Security firms continue to sprout, watered by investors looking to capitalize on technology that counters security threats. One of the latest is Awake Security, which popped out of stealth mode with more than $30 million in total funding.
The Silicon Valley-based firm (is there really any other place?) has spent the past two years refining its automated data modeling platform. That work was conducted under the financial umbrella of initial investor Greylock Partners and second-round investor Bain Capital Ventures.
Awake Security used its quiet time and funding to develop its security analytics platform that uses machine learning and data science to automate the data analytics process.
The platform uses automation to capture and process data in a network. It leverages patterns, problem solving, and machine learning to build a data model designed to identify and track devices, users, and domains. Real people can then use a “human-friendly vocabulary” to investigate captured data. Results of that human interaction are then captured for use in future data processing and investigations.

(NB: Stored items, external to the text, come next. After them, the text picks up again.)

$ cat src/flat_wrapper.sv
// flat-port wrapper written by rule: the top's interface ports become plain ports
module ans_bcd_converter_flat 
  (sw_clk, rst, cvt_start, cvt_ans, cvt_err, cvt_busy, cvt_done, cvt_fnd_serial);
  ans_bcd_converter_if cvt_i ();
  input  logic sw_clk;
  input  logic rst;
  input wire logic [$bits(cvt_i.start)-1:0] cvt_start;
  input wire logic [$bits(cvt_i.ans)-1:0] cvt_ans;
  input wire logic [$bits(cvt_i.err)-1:0] cvt_err;
  output wire logic [$bits(cvt_i.busy)-1:0] cvt_busy;
  output wire logic [$bits(cvt_i.done)-1:0] cvt_done;
  output wire logic [$bits(cvt_i.fnd_serial)-1:0] cvt_fnd_serial;
  assign cvt_i.start = cvt_start;
  assign cvt_i.ans = cvt_ans;
  assign cvt_i.err = cvt_err;
  assign cvt_busy = cvt_i.busy;
  assign cvt_done = cvt_i.done;
  assign cvt_fnd_serial = cvt_i.fnd_serial;
  ans_bcd_converter u_core (.sw_clk(sw_clk), .rst(rst), .cvt(cvt_i));
endmodule
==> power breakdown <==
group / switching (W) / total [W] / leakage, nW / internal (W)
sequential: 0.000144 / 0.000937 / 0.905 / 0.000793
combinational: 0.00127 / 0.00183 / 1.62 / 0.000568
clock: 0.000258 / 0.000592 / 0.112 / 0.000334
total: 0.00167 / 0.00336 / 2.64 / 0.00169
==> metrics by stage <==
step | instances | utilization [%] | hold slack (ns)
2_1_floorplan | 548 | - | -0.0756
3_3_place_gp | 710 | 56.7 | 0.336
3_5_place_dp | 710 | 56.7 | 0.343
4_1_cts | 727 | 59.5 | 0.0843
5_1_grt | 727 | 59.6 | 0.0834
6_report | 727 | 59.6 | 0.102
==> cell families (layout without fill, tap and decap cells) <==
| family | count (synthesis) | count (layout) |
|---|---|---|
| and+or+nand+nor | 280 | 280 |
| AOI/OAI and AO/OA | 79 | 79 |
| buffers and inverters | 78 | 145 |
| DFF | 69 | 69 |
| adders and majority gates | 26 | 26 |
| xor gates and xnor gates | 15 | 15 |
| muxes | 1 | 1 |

Awake explained its platform includes an analytics hub that resides on-premise at an organization or cloud environment, and a back-end system hosted in Awake’s cloud. The back-end system feeds monitoring, software upgrades, and intelligence updates to the analytics hub.
“When it comes time for a security analyst to roll up their sleeves and dive into an incident, the flood of event information from security tools can be more distracting than helpful,” said Eric Ogren, senior security analyst at 451 Research, in a statement. “The network doesn’t lie, so tapping into network data, automating the analysis and presenting it in a way that will help connect the dots will make a significant impact in empowering analysts to more efficiently clear investigations.”
Gartner recently predicted that penetration tests conducted by machine-learning-based platforms will increase from basically none in 2016, to 10 percent by 2020.
“Penetration testing today utilizes some level of automation, but still has a high degree of human involvement,” the firm explained. “However, machine learning has evolved to real-life applications. This means penetration tests can be done at the speed of a machine instead of being restricted to the rate of thinking a human can offer.”
Awake Security said initial testing showed a tenfold productivity improvement. The company noted it has worked with leaders at Fortune 500 companies to refine the platform, with clothing retailer Gap providing a testimonial on Awake’s website.
Awake Security touted the experience of its leadership team in understanding current deficiencies in security models. Those members come from the likes of ArcSight, CipherCloud, Cylance, FireEye, Foundstone, IntruVert, Netwitness, Nicira, and PolyServe.
As part of their investments, Greylock partner Asheem Chandna, and Bain Capital managing director Enrique Salem, have joined Awake’s board of directors.
The Awake Security funding and launch comes on the heels of a number of new investments and deals in the security space.
Security startup Corelight came out of the dark this week, scoring $9.2 million in funding for its network visibility software based on the Bro open-source monitoring framework. Bro garners its name as a reference to George Orwell’s “Big Brother.”
Cisco last week announced plans to acquire Observable Networks for an undisclosed amount. Observable provides cloud-native network forensics security applications, delivered as a service.
Cloud security firm HyTrust noted earlier this month that it raised $36 million in Series E funding. The latest round was led by Advance Venture Partners with participation from existing venture investors Sway Ventures, Epic Ventures, Vanedge Capital, and Trident Capital, and strategic investors Cisco, Fortinet, Intel, and VMware.
HyTrust said it would use some of those new proceeds to help fund its acquisition of DataGravity. The firm created a a virtual appliance designed to identify and classify data and tag workloads to ensure security policy enforcement for data access, encryption, and key management.